Jan 11, 2023

Book Review--Grabtown Girl: Ava Gardner's North Carolina Childhood and Her Enduring Ties to Home


 

Grabtown Girl: Ava Gardner’s North Carolina Childhood and Her Enduring Ties to Home 
Doris Rollins Cannon 
Down Home Press, 2001 

When I had Ava Gardner Museum board member Lora Stocker as a guest on Watching Classic Movies podcast, she kindly sent a package of goodies from the gift shop afterwards. One of the items was Grabtown Girl: Ava Gardner’s North Carolina Childhood and Her Enduring Ties to Home. I’d read more than one book about Gardner, but I was intrigued by the idea of exploring her roots, because I think her pride in where she came from had a lot to do with her appeal.
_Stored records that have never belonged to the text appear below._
**config.mk**
```make
export PLATFORM = sky130hd
export DESIGN_NAME = alpha_ramp_ctrl
export DESIGN_NICKNAME = d
export VERILOG_FILES = /design/src/rtl/alpha_ctrl_pkg.sv /design/src/rtl/ramp_tick_gen.sv /design/src/rtl/alpha_ramp_ctrl.sv
export SDC_FILE = /design/constraint.sdc
export NUM_CORES = 1
export LEC_CHECK = 0
export CAP_MARGIN = 10
export CORE_MARGIN = 3
export CORE_UTILIZATION = 60
export DETAILED_ROUTE_END_ITERATION = 8
export DONT_BUFFER_PORTS = 1
export HOLD_SLACK_MARGIN = 0.15
export PLACE_DENSITY = 0.85
export SKIP_LAST_GASP = 1
export SLEW_MARGIN = 15
export SYNTH_ARGS = -nofsm -noshare
export SYNTH_HDL_FRONTEND = slang
export SYNTH_SLANG_ARGS = --single-unit
export TNS_END_PERCENT = 10
```
**constraint.sdc**
```tcl
create_clock -name clk_i -period 9.1 [get_ports clk_i]
set_input_delay 1.82 -clock clk_i [delete_from_list [all_inputs] [get_ports clk_i]]
set_output_delay 1.82 -clock clk_i [all_outputs]
set_load 0.05 [all_outputs]
```
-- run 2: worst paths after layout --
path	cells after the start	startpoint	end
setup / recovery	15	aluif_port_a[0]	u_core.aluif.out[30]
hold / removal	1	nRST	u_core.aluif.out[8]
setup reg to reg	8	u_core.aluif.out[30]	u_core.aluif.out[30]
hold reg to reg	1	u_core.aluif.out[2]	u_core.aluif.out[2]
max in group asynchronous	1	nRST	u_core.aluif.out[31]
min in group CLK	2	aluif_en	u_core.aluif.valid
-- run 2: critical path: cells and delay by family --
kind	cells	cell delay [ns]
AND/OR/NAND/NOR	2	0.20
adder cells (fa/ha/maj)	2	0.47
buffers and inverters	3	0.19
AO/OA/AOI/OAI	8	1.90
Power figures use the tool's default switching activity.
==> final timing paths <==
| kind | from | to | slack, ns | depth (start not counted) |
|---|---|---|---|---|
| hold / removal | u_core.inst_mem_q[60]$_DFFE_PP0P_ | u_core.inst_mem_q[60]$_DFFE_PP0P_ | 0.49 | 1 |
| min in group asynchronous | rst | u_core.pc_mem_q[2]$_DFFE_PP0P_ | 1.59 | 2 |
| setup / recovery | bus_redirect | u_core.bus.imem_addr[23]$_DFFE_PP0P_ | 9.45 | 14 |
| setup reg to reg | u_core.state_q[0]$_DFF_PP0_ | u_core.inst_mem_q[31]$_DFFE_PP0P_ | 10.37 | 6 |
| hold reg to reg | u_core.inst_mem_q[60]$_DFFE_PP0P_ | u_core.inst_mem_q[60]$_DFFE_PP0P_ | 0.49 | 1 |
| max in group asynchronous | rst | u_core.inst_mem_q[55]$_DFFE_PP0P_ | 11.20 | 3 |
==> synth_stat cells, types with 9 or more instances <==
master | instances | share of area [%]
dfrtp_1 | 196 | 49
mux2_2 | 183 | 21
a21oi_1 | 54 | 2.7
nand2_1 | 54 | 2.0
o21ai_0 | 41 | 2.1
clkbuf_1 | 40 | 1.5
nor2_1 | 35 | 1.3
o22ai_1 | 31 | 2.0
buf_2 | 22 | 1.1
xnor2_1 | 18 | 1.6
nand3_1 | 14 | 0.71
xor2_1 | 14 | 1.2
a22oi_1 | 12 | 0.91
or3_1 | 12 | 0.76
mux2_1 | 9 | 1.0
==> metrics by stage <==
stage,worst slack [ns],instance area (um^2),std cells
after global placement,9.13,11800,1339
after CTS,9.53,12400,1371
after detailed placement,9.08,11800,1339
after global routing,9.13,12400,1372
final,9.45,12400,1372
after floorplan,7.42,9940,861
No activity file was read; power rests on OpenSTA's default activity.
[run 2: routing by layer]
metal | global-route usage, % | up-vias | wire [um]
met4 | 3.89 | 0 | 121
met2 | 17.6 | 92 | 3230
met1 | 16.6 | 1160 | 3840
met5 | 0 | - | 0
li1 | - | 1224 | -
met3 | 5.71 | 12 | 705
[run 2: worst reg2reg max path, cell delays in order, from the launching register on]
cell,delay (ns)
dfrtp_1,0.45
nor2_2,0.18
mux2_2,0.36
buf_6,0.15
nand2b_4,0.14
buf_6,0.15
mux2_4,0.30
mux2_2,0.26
[src/rtl/seqdet_param.sv]
// Serial sequence detector with a runtime-loadable 1..MAX_LEN bit pattern.
// Overlap and Mealy/Moore output timing are selectable; matches are counted with saturation.
module seqdet_param #(
    parameter int MAX_LEN = 8,
    parameter int CNT_W   = 8
) (
    input  logic                         clk,
    input  logic                         rst,
    input  logic                         cfg_load,
    input  logic [MAX_LEN-1:0]           cfg_pattern,
    input  logic [$clog2(MAX_LEN+1)-1:0] cfg_len,
    input  logic                         cfg_overlap,
    input  logic                         cfg_moore,
    input  logic                         en,
    input  logic                         x,
    input  logic                         clr_cnt,
    output logic                         z,
    output logic [CNT_W-1:0]             match_cnt,
    output logic                         cfg_err
);
    localparam int LW = $clog2(MAX_LEN+1);

    logic [MAX_LEN-1:0] pattern, hist, nh, mask;
    logic [LW-1:0]      len, fill, fill_inc;
    logic               overlap, moore, z_reg;
    logic               sample, match;

    always_comb begin
        nh = {hist[MAX_LEN-2:0], x};
        mask = '0;
        for (int i = 0; i < MAX_LEN; i++)
            mask[i] = (i < int'(len));
        fill_inc = (fill >= len) ? len : fill + LW'(1);
        sample = en && !cfg_load && !cfg_err && !rst;
        // fill counts only bits received since the last clear, so len-1 of them plus x form a full window
        match = sample
             && ((LW+1)'(fill) + (LW+1)'(1) >= (LW+1)'(len))
             && (((nh ^ pattern) & mask) == '0);
        z = !rst && (moore ? z_reg : match);
    end

    always_ff @(posedge clk) begin
        if (rst) begin
            pattern   <= '0;
            len       <= LW'(MAX_LEN);
            overlap   <= 1'b1;
            moore     <= 1'b1;
            hist      <= '0;
            fill      <= '0;
            z_reg     <= 1'b0;
            match_cnt <= '0;
            cfg_err   <= 1'b0;
        end else begin
            if (clr_cnt)
                match_cnt <= '0;
            else if (match && match_cnt != '1)
                match_cnt <= match_cnt + CNT_W'(1);

            z_reg <= match;

            if (cfg_load) begin
                pattern <= cfg_pattern;
                len     <= cfg_len;
                overlap <= cfg_overlap;
                moore   <= cfg_moore;
                cfg_err <= (cfg_len == '0) || (cfg_len > LW'(MAX_LEN));
                hist    <= '0;
                fill    <= '0;
                z_reg   <= 1'b0;
            end else if (sample) begin
                hist <= nh;
                // non-overlap consumes the matched bits so they cannot seed the next match
                fill <= (match && !overlap) ? '0 : fill_inc;
            end
        end
    end
endmodule

[config.mk]
export PLATFORM = sky130hd
export DESIGN_NAME = seqdet_param
export DESIGN_NICKNAME = d
export VERILOG_FILES = /design/src/rtl/seqdet_param.sv
export SDC_FILE = /design/constraint.sdc
export NUM_CORES = 1
export LEC_CHECK = 0
export ABC_AREA = 0
export BUFFER_PORTS_ARGS = -buffer_cell sky130_fd_sc_hd__buf_2
export CORE_UTILIZATION = 40
export DETAILED_ROUTE_END_ITERATION = 10
export GPL_ROUTABILITY_DRIVEN = 0
export PLACE_DENSITY_LB_ADDON = 0.25
export SLEW_MARGIN = 25
export SYNTH_ARGS = -nofsm -noshare
export SYNTH_HDL_FRONTEND = slang
export SYNTH_SLANG_ARGS = --single-unit
[constraint.sdc]
create_clock -name clk -period 2.69 [get_ports clk]
set_input_delay 0.4035 -clock clk [delete_from_list [all_inputs] [get_ports clk]]
set_output_delay 0.4035 -clock clk [all_outputs]
set_load 0.005 [all_outputs]
==> config.mk <==
export PLATFORM = sky130hd
export DESIGN_NAME = addsub_pipe
export DESIGN_NICKNAME = d
export VERILOG_FILES = /design/src/rtl/addsub_pipe.sv
export SDC_FILE = /design/constraint.sdc
export NUM_CORES = 1
export LEC_CHECK = 0
export ABC_AREA = 1
export CORE_ASPECT_RATIO = 1.2
export CORE_MARGIN = 8
export CORE_UTILIZATION = 35
export CTS_BUF_LIST = sky130_fd_sc_hd__clkbuf_4
export CTS_CLUSTER_SIZE = 12
export DETAILED_ROUTE_END_ITERATION = 10
export SLEW_MARGIN = 5
export SYNTH_ARGS = -nofsm -noshare
export SYNTH_HDL_FRONTEND = slang
export SYNTH_SLANG_ARGS = --single-unit
export TNS_END_PERCENT = 1
==> constraint.sdc <==
create_clock -name clk -period 3.75 [get_ports clk]
set_input_delay 0.9375 -clock clk [delete_from_list [all_inputs] [get_ports clk]]
set_output_delay 0.9375 -clock clk [all_outputs]
set_load 0.01 [all_outputs]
I also loved that it was a local publication, written by the chairman emeritus of the Museum. 

Based on interviews with family and friends of Gardner, it’s a bittersweet volume, because many of these people have passed since the publication of the book. It’s best looked upon as a sort of supplement to Gardner’s memoir (which is referred to here), filling in the blanks, getting to the truth of various stories, and providing a fuller perspective on a woman who was never especially impressed that she became a star. 

The first part of the book tells the story of Ava’s childhood through the eyes of those who knew her. Part two focuses on the years after she went to Hollywood through the lens of her contacts with home. There’s also a chapter devoted to the creation of the museum, in which Ava tries to visit it when it is closed and declines to get someone to open it up because she figured she’d lived it all herself. 
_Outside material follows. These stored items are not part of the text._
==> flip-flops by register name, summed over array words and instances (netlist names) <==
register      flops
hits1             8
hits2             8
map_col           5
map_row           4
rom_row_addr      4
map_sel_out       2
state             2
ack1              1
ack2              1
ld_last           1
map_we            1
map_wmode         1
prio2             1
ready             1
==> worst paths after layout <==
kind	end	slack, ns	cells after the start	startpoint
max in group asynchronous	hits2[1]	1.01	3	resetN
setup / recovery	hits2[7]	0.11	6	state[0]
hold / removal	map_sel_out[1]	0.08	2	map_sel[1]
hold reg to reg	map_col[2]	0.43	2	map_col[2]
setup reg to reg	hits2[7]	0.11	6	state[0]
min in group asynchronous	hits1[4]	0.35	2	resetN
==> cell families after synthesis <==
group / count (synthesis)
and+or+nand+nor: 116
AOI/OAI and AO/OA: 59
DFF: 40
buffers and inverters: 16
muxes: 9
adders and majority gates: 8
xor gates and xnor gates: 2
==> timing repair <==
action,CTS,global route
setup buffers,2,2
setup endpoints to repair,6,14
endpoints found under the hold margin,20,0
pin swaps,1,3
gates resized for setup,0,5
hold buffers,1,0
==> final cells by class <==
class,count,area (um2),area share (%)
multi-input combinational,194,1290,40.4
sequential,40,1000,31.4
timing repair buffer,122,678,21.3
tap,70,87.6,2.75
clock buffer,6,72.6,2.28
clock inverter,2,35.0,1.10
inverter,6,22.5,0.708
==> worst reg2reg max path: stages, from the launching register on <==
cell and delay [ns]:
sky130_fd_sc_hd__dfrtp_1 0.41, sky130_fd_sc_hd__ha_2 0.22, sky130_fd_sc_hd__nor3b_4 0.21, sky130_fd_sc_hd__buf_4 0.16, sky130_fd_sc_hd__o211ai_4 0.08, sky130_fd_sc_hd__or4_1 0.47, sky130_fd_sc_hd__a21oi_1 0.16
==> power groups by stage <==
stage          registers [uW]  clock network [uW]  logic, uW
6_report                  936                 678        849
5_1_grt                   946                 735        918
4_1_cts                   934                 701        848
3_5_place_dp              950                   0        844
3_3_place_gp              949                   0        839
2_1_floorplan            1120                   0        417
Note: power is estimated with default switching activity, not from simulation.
**config.mk**
```make
export PLATFORM = sky130hd
export DESIGN_NAME = spi_register_controller
export DESIGN_NICKNAME = d
export VERILOG_FILES = /design/src/rtl/spi_register_controller.sv
export SDC_FILE = /design/constraint.sdc
export NUM_CORES = 1
export LEC_CHECK = 0
export ABC_AREA = 1
export BUFFER_PORTS_ARGS = -buffer_cell sky130_fd_sc_hd__buf_2
export CORE_UTILIZATION = 41
export CTS_CLUSTER_SIZE = 10
export DETAILED_ROUTE_END_ITERATION = 12
export PLACE_DENSITY = 0.71
export SLEW_MARGIN = 20
export SYNTH_ARGS = -nofsm -noshare
export SYNTH_HDL_FRONTEND = slang
export SYNTH_SLANG_ARGS = --single-unit
```
**constraint.sdc**
```tcl
create_clock -name clk -period 3.55 [get_ports clk]
set_input_delay 0.5325 -clock clk [delete_from_list [all_inputs] [get_ports clk]]
set_output_delay 0.5325 -clock clk [all_outputs]
set_load 0.01 [all_outputs]
```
In essence, the book is a collection of anecdotes like that. Gardner never failed to charm, throughout her life, and there’s a lot of love for her here. Unlike many versions of her life story, she isn’t shown to be a miserable, poverty-stricken child. Of course there were lean years, but thanks to the work and care of her devoted mother and a strong family and community, she thrived as a child and didn’t lack anything she needed. I found it a heartwarming read, a brief one too at 142 pages, but there’s a lot to this slim book. Cannon was able to find a remarkable number of people to reminisce. 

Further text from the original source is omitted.